The energy interaction between smart homes can be a solution for developing renewable energy systems in residential sections and optimal energy consumption in homes. The main objectives of such energy interactions are to increase consumer participation in energy management‚ boost economic efficiency‚ increase the user’s satisfaction by choosing between electricity sellers and buyers‚ and reduce the electricity purchased from the grid especially at peak hours. Thus, the innovations of this study includes defining an energy exchange method between smart buildings in an off-grid mode considering renewable energy systems, considering both thermal and electrical equilibrium and studying the lightning loads. it is assumed, here, that smart homes are off-grid‚ and the critical loads are supplied by the energy transfer between the homes using mixed integer linear programming. A compromise between the cost and time interval for using home appliances is considered to provide consumer’s comfort. An objective function is introduced considering programmable and non-programmable loads‚ thermal and electrical storages and lighting loads aiming to optimize the cost of energy between different smart buildings. Based on the method, which is tested in two different cases not only does the total cost of the smart buildings decrease but also the cost is reduced significantly when lightning loads are managed.

Introduction

The applications of hybrid energy systems have been studied with the focus on smart homes (SHs) and their optimal management in various studies.
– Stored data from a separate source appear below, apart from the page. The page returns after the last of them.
Source: an optimization exercise on an open RTL-to-GDS flow (aim: small area and a short achievable clock period). Production flows keep margins and buffers that such runs may drop. Only simulation tests tie the RTL to the original design; equivalence was not proved.

## fc_neuron
module fc_neuron #(
    parameter int unsigned RELU_EN = 0
) (
    input  logic        clk,
    input  logic        rst,
    input  logic [63:0] pooledPixelArray,
    input  logic [63:0] weight,
    output logic [7:0]  result
);
For scale: ~1,200 cells after synthesis, ~140 I/O pins.
export LEC_CHECK = 0
export ABC_AREA = 1
export CAP_MARGIN = 20
export CORE_MARGIN = 2
export CORE_UTILIZATION = 40
export CTS_BUF_LIST = sky130_fd_sc_hd__clkbuf_2 sky130_fd_sc_hd__clkbuf_4
export SLEW_MARGIN = 90
export SYNTH_HIERARCHICAL = 1
export SYNTH_MINIMUM_KEEP_SIZE = 0
create_clock -name core_clock -period 15.0 [get_ports {clk}]
standard.sh (not shown) runs the stock make flow with config.mk's settings and CLKGATE_MAP_FILE= SYNTH_SCRIPT=/design/flow/synth_recipe.tcl, a recipe that flattens the netlist after the stock synthesis.
==> flow/flow/run.sh <==
#!/bin/bash
# Standard ORFS layout, except that the port buffers are the smallest plain
# buffer instead of the delay cell buffer_ports picks by default.
set -euo pipefail
export BUFFER_PORTS_ARGS="-buffer_cell sky130_fd_sc_hd__buf_1"
bash standard.sh > standard.log 2>&1
The first run completed with no timing, DRC or antenna violations.
Rerun with:
SLEW_MARGIN = 65   (was 90)
Clock-buffer cell count stays the same.
Area after synthesis is unchanged.
Sequential share of layout area climbs by 0.18 points.
Wire length shrinks by about 4%.
Non-clock buffer count came out lower by 281.
Global-route usage fell by 0.93 points.
Flip-flop and latch count does not change.
First-iteration DRC count went down by about 10%.
Context: an optimization exercise on an open-source flow, tuned for small area, a short achievable clock period and few clock cycles per item. The choices shown serve that exercise and are no tape-out recipe. Where RTL was checked, it was by simulation tests only, not by an equivalence proof against the original. No functional check of the RTL was part of run 1. No activity file was given, so power comes from the tool's default toggle rates.

### flow/config.mk
export PLATFORM = sky130hd
export DESIGN_NAME = tomasulo_core
export DESIGN_NICKNAME = tomasulo_core
export VERILOG_FILES = /design/flow/design.v
export SDC_FILE = /design/flow/constraint.sdc
export NUM_CORES = 4
export LEC_CHECK = 0
export CAP_MARGIN = 20
export CORE_MARGIN = 2
export CORE_UTILIZATION = 55
export CTS_BUF_LIST = sky130_fd_sc_hd__clkbuf_16
export CTS_CLUSTER_DIAMETER = 120
export CTS_CLUSTER_SIZE = 24
export SETUP_SLACK_MARGIN = 4.0
export SLEW_MARGIN = 20
### flow/constraint.sdc
create_clock -name core_clock -period 9.0 [get_ports {clk}]
set_input_delay 1.8000 -clock core_clock [delete_from_list [all_inputs] [get_ports {clk}]]
set_output_delay 1.8000 -clock core_clock [all_outputs]
set_load 0.01 [all_outputs]
### flow/design.v
package tomasulo_pkg;
  localparam int data_w   = 32;
  localparam int reg_w    = 3;
  localparam int num_regs = 8;
  localparam int op_w     = 3;
  localparam int instr_w  = 12;
  localparam logic [op_w-1:0] op_nop = 3'd0;
  localparam logic [op_w-1:0] op_ld  = 3'd1;
  localparam logic [op_w-1:0] op_st  = 3'd2;
  localparam logic [op_w-1:0] op_add = 3'd3;
  localparam logic [op_w-1:0] op_mul = 3'd4;
endpackage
In (Yin, et al., 2017)‚ a hybrid DC Microgrid (MG) (based on power supply from photovoltaic (PV) cells) was investigated. This research shows that if the smart grid (SG) is in the off-grid state‚ the diesel generator with the electrochemical storage can be a better choice as a backup source. On the other hand‚ diesel generator cannot supply a stable power at the start-up. In (Arabul, et al., 2017)‚ the smart home loads are supplied by fuel cells (FCs), wind and solar energy resources. The method used in this research which is balancing and optimization of energy production and consumption using the Energy Management Algorithm (EMA), has been investigated. This method enhances the efficiency of the whole system improves the penetration of renewable energy sources‚ and increases the reliability of the system compared to conventional load shifting methods. In (Pilloni, et al., 2018)‚ the energy management method based on renewable energies in MG is presented., The energy sharing between SHs considering renewable energy participation is analysed in (Celik, et al., 2018). (Wu, et al., 2018)‚ adopt a method for energy management in SHs which is discussed considering renewable energy systems.